OLIVER TSCHAUNER: That was a little bit of luck that we found it.

A MARTINEZ, HOST:

Their discovery - a mineral called davemaoite, which they named after a fellow scientist.

TSCHAUNER: Dave Mao - Ho-Kwang Mao - is a experimental geophysicist who has developed much of the techniques that they're using. So I thought it's a opportunity to give him credit for his big contributions.

MARTINEZ: He, along with other scientists, developed a theory that this mineral existed deep down inside the Earth's mantle. But it's very rare to find it near the surface.

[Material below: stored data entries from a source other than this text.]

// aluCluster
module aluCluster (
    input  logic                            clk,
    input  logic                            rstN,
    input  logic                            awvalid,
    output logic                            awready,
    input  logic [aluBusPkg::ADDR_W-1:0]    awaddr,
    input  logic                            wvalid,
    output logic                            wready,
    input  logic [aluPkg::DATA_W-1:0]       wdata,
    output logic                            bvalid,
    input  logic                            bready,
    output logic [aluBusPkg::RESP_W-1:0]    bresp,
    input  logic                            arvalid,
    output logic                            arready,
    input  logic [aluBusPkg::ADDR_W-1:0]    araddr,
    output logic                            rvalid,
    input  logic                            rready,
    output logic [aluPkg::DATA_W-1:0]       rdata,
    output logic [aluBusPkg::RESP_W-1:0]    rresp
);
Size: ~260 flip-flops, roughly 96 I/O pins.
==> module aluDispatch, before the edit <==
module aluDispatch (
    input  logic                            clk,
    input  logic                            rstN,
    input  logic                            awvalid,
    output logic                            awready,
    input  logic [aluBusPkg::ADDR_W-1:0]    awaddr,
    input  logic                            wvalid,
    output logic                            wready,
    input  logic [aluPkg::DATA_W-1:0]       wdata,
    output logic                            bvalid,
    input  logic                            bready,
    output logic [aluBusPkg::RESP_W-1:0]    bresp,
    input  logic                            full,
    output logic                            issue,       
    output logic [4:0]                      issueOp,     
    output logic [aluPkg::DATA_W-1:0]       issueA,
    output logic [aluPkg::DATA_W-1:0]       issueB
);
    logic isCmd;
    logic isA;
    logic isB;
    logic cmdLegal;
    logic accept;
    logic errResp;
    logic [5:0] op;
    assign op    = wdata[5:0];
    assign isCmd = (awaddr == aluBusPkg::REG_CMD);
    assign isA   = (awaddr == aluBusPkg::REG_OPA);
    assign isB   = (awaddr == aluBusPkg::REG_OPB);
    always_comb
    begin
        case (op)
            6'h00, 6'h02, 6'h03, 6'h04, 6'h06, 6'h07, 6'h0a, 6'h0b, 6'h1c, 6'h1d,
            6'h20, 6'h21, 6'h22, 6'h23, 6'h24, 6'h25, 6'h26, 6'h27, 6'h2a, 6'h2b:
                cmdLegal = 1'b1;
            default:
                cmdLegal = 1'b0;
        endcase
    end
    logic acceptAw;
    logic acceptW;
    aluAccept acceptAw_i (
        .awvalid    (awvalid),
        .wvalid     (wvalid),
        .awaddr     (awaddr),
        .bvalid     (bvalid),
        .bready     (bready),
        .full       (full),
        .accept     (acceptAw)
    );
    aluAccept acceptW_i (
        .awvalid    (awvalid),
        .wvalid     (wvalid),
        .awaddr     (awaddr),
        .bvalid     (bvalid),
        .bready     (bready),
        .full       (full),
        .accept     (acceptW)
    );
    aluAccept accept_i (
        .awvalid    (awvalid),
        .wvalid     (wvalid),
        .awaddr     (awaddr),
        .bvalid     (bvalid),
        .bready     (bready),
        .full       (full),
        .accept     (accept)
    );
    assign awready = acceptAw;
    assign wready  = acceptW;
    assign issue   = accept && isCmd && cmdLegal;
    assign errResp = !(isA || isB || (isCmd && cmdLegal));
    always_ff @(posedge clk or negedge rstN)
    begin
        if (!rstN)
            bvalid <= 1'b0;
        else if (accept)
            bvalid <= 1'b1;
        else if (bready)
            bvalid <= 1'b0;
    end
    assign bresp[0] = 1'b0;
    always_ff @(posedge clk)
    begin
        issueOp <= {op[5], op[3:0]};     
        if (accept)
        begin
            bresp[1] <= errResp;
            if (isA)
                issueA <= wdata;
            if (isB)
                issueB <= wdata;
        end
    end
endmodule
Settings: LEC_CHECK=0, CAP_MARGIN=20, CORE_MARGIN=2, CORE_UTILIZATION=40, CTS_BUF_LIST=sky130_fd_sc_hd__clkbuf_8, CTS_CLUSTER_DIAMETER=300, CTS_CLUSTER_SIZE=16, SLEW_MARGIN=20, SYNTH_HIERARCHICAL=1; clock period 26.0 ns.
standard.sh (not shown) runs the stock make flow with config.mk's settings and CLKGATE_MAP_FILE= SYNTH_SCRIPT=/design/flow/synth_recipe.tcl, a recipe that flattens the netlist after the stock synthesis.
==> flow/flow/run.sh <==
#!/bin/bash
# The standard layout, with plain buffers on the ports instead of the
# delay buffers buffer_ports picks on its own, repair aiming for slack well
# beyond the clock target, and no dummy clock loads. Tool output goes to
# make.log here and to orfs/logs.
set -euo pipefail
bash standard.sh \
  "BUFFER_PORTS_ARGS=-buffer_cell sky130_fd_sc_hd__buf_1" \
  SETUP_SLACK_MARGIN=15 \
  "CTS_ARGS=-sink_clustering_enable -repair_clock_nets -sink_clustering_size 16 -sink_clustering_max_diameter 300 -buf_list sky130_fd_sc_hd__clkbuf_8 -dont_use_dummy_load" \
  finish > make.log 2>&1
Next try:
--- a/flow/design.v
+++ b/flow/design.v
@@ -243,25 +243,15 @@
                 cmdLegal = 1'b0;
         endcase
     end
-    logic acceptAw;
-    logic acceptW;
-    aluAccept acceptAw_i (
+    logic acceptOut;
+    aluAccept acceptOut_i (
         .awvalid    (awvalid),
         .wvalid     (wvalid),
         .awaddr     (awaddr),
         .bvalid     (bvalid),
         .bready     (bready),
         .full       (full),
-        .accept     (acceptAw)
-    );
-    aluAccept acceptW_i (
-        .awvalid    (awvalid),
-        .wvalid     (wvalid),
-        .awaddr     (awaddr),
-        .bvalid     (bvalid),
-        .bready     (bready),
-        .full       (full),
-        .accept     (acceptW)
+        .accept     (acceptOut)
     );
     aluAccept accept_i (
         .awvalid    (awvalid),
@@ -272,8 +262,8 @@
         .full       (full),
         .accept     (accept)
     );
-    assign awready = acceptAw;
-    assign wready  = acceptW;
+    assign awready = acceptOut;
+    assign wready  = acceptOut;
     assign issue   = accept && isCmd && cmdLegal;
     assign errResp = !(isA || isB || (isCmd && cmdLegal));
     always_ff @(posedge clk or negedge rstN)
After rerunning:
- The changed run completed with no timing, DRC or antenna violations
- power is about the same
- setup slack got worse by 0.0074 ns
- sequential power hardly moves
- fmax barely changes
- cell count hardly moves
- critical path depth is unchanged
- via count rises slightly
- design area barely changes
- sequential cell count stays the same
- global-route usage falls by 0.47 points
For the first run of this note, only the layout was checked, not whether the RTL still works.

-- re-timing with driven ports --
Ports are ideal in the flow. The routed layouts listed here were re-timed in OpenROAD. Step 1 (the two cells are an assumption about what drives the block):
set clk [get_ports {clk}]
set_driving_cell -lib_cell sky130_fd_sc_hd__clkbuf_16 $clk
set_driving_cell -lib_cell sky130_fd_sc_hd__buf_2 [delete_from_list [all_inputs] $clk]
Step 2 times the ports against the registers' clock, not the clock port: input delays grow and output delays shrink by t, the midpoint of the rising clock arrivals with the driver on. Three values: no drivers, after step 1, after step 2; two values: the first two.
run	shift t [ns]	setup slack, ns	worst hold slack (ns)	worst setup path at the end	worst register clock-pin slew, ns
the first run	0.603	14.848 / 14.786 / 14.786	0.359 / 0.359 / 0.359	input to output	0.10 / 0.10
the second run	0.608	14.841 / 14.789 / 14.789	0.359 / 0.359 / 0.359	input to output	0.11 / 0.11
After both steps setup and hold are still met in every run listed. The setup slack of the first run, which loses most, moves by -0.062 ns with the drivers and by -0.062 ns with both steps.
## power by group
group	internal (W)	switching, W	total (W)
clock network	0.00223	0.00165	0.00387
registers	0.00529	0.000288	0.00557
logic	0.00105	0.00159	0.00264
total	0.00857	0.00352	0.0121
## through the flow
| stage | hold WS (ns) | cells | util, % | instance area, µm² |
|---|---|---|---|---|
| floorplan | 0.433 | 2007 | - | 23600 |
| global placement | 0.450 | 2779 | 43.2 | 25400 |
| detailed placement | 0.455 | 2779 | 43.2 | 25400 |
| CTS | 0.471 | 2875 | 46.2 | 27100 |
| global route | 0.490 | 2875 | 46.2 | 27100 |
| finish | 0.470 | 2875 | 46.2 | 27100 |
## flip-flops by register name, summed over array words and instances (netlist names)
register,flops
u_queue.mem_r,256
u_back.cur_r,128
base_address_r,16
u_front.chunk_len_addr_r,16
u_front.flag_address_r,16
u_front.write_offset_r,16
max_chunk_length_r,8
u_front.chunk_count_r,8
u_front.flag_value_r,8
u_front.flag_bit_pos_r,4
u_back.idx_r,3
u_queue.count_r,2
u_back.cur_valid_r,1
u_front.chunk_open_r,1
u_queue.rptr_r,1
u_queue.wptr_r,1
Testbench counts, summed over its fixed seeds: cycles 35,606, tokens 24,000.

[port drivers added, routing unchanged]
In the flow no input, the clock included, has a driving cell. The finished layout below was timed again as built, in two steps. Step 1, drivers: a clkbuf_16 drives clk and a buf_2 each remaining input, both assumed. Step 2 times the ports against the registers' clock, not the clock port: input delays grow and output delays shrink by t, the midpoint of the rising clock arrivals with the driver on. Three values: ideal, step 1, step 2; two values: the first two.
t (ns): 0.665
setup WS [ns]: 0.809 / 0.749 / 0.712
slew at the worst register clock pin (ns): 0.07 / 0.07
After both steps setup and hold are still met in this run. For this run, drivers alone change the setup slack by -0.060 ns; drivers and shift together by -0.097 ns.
From an optimization exercise on the open Yosys and OpenROAD flow, aimed at small area, a short achievable clock period and few clock cycles per item; shortcuts taken in it are not production practice.
At most, simulation tests tie the RTL to the original design; equivalence was not proved.

// alu_decode_exec
module alu_decode_exec #(
    parameter int unsigned XLEN = 32
) (
    input  logic            clk,
    input  logic            reset,
    input  logic            in_valid,
    output logic            in_ready,
    input  logic [1:0]      ALUOp,
    input  logic [2:0]      funct3,
    input  logic [6:0]      funct7,
    input  logic [XLEN-1:0] a,
    input  logic [XLEN-1:0] b,
    output logic            out_valid,
    input  logic            out_ready,
    output logic [XLEN-1:0] result,
    output logic            zero,
    output logic            illegal,
    output logic            busy
);
clock: 12.0 ns
lec_check: 0
abc_area: 1
cap_margin: 20
core_margin: 2
core_utilization: 30
slew_margin: 20
standard.sh (not shown) runs the stock make flow with config.mk's settings and CLKGATE_MAP_FILE= SYNTH_SCRIPT=/design/flow/synth_recipe.tcl, a recipe that flattens the netlist after the stock synthesis.
==> flow/flow/run.sh <==
#!/bin/bash
set -euo pipefail
MARGIN=${MARGIN:-7.0}
bash standard.sh SETUP_SLACK_MARGIN=$MARGIN finish > standard_flow.log 2>&1
The starting point passed the timing, design-rule and antenna checks.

KING: Yeah, because it requires a precise combination of heat and pressure to form. And you only find that combo hundreds of miles beneath us.

TSCHAUNER: We did not expect that this mineral can be recovered or found ever in a terrestrial environment.

KING: But a twist - then they did find it in a diamond from Botswana.

MARTINEZ: That rock wasn't very popular with jewelers.

TSCHAUNER: Jewelers, of course, want a flawless diamond - the one that does not have any inclusions. And the diamonds we are looking at are those that contain inclusions.

MARTINEZ: Inclusion is another word for speck. And the speck they found was tiny - only a few micrometers. So they needed a kind of super X-ray called a synchrotron to study it.

TSCHAUNER: You have to go to this large facility. It's nothing that you can build on a campus or in your own lab.

KING: Dr. Tschauner says this discovery is hard proof of geothermal processes going on deep beneath the surface of the Earth.

TSCHAUNER: So real samples from a known depth in the Earth mantle with a known composition that we can use to understand those processes.

KING: And the diamond itself is safely locked away at the Los Angeles Natural History Museum, where geophysicists can access it.

MARTINEZ: And if you're the Dave Mao, go break yourself off a piece of that rock. It's got your name on it.